EXERCISE
Output, please, exactly those lines of the listing that come before the line with "design_area_um2: 28400", along with that line itself.

EXERCISE DATA
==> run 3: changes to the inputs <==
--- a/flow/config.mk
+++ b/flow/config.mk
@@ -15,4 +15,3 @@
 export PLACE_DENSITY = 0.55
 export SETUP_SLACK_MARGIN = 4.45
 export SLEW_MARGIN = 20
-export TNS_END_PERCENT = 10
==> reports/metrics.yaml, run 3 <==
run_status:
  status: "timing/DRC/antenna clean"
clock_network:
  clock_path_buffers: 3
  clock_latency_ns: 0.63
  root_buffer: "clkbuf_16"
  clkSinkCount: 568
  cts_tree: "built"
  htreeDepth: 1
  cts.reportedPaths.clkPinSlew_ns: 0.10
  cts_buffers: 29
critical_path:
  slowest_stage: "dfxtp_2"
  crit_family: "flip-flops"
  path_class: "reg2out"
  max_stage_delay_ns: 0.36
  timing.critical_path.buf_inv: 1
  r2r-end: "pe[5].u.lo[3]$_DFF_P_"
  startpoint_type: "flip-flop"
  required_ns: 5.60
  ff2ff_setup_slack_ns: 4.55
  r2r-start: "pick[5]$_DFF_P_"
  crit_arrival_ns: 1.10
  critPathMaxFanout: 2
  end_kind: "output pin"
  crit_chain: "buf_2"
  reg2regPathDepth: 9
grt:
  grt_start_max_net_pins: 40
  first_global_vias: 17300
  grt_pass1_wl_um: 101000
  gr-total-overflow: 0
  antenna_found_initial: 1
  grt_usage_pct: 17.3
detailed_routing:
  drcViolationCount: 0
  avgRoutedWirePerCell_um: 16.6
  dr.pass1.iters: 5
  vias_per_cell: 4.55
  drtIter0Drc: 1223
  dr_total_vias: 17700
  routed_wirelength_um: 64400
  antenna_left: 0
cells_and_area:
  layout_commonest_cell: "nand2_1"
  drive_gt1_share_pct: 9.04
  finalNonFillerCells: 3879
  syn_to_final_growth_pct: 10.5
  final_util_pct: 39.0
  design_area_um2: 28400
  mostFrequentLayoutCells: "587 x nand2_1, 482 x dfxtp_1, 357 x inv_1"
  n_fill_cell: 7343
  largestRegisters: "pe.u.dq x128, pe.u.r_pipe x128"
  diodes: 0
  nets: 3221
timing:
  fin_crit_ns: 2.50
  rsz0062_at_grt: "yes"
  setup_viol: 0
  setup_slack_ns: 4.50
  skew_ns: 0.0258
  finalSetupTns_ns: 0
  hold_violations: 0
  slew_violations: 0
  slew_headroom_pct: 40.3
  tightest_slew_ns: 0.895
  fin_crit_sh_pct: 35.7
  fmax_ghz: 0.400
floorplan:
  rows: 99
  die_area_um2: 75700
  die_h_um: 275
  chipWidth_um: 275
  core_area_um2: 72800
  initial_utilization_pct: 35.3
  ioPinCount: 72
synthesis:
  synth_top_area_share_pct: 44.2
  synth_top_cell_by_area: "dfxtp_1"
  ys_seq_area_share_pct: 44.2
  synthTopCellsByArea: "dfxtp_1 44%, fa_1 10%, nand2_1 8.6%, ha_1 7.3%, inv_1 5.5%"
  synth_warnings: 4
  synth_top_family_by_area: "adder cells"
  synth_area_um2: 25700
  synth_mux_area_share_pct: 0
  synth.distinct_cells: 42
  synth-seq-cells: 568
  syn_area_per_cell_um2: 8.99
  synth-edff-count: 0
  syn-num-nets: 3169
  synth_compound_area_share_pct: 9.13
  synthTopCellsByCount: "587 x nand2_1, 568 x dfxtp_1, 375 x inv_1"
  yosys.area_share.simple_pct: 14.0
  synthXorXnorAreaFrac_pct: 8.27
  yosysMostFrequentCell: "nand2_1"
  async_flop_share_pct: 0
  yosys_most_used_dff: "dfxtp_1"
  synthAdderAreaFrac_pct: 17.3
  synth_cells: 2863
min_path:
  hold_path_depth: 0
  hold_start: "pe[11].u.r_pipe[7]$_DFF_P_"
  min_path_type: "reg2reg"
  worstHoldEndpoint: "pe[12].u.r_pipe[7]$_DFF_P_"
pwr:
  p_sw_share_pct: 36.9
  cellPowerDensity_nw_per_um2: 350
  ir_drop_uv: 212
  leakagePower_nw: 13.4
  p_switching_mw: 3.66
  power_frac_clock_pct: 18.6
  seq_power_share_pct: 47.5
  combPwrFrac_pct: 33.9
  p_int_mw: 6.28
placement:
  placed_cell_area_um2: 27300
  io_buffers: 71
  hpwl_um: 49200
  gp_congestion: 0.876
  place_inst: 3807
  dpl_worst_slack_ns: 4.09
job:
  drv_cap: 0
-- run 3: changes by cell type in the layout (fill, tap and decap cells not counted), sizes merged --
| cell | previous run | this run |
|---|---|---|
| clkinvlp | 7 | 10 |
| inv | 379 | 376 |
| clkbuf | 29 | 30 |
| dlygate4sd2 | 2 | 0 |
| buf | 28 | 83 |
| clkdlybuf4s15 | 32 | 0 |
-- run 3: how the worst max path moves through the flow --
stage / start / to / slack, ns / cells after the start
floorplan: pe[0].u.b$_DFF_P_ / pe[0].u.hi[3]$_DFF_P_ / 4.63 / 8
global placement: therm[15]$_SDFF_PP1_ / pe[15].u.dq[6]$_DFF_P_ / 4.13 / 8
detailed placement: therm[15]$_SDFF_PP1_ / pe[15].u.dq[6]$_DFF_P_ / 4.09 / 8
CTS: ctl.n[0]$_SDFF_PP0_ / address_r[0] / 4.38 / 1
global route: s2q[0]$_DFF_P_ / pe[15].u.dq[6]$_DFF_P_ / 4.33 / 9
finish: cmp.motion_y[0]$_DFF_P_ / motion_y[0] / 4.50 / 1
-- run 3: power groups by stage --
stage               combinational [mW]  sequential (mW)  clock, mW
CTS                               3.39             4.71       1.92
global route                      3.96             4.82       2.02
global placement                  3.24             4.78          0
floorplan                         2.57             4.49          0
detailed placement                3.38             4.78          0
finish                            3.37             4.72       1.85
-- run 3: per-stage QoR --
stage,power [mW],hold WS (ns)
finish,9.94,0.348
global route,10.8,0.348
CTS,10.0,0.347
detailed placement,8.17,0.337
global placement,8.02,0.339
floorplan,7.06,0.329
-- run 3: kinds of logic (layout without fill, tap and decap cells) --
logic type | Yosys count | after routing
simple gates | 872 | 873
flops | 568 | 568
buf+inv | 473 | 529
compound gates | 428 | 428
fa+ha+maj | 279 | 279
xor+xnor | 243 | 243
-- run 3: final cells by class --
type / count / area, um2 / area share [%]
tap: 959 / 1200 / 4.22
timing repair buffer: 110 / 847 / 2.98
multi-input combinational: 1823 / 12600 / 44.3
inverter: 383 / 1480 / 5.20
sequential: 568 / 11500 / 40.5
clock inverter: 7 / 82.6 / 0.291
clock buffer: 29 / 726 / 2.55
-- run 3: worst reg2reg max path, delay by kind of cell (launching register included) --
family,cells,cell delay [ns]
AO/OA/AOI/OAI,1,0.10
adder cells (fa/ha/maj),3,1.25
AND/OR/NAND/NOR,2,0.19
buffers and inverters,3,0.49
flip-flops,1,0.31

SOLUTION FOR THIS EXERCISE
==> run 3: changes to the inputs <==
--- a/flow/config.mk
+++ b/flow/config.mk
@@ -15,4 +15,3 @@
 export PLACE_DENSITY = 0.55
 export SETUP_SLACK_MARGIN = 4.45
 export SLEW_MARGIN = 20
-export TNS_END_PERCENT = 10
==> reports/metrics.yaml, run 3 <==
run_status:
  status: "timing/DRC/antenna clean"
clock_network:
  clock_path_buffers: 3
  clock_latency_ns: 0.63
  root_buffer: "clkbuf_16"
  clkSinkCount: 568
  cts_tree: "built"
  htreeDepth: 1
  cts.reportedPaths.clkPinSlew_ns: 0.10
  cts_buffers: 29
critical_path:
  slowest_stage: "dfxtp_2"
  crit_family: "flip-flops"
  path_class: "reg2out"
  max_stage_delay_ns: 0.36
  timing.critical_path.buf_inv: 1
  r2r-end: "pe[5].u.lo[3]$_DFF_P_"
  startpoint_type: "flip-flop"
  required_ns: 5.60
  ff2ff_setup_slack_ns: 4.55
  r2r-start: "pick[5]$_DFF_P_"
  crit_arrival_ns: 1.10
  critPathMaxFanout: 2
  end_kind: "output pin"
  crit_chain: "buf_2"
  reg2regPathDepth: 9
grt:
  grt_start_max_net_pins: 40
  first_global_vias: 17300
  grt_pass1_wl_um: 101000
  gr-total-overflow: 0
  antenna_found_initial: 1
  grt_usage_pct: 17.3
detailed_routing:
  drcViolationCount: 0
  avgRoutedWirePerCell_um: 16.6
  dr.pass1.iters: 5
  vias_per_cell: 4.55
  drtIter0Drc: 1223
  dr_total_vias: 17700
  routed_wirelength_um: 64400
  antenna_left: 0
cells_and_area:
  layout_commonest_cell: "nand2_1"
  drive_gt1_share_pct: 9.04
  finalNonFillerCells: 3879
  syn_to_final_growth_pct: 10.5
  final_util_pct: 39.0
  design_area_um2: 28400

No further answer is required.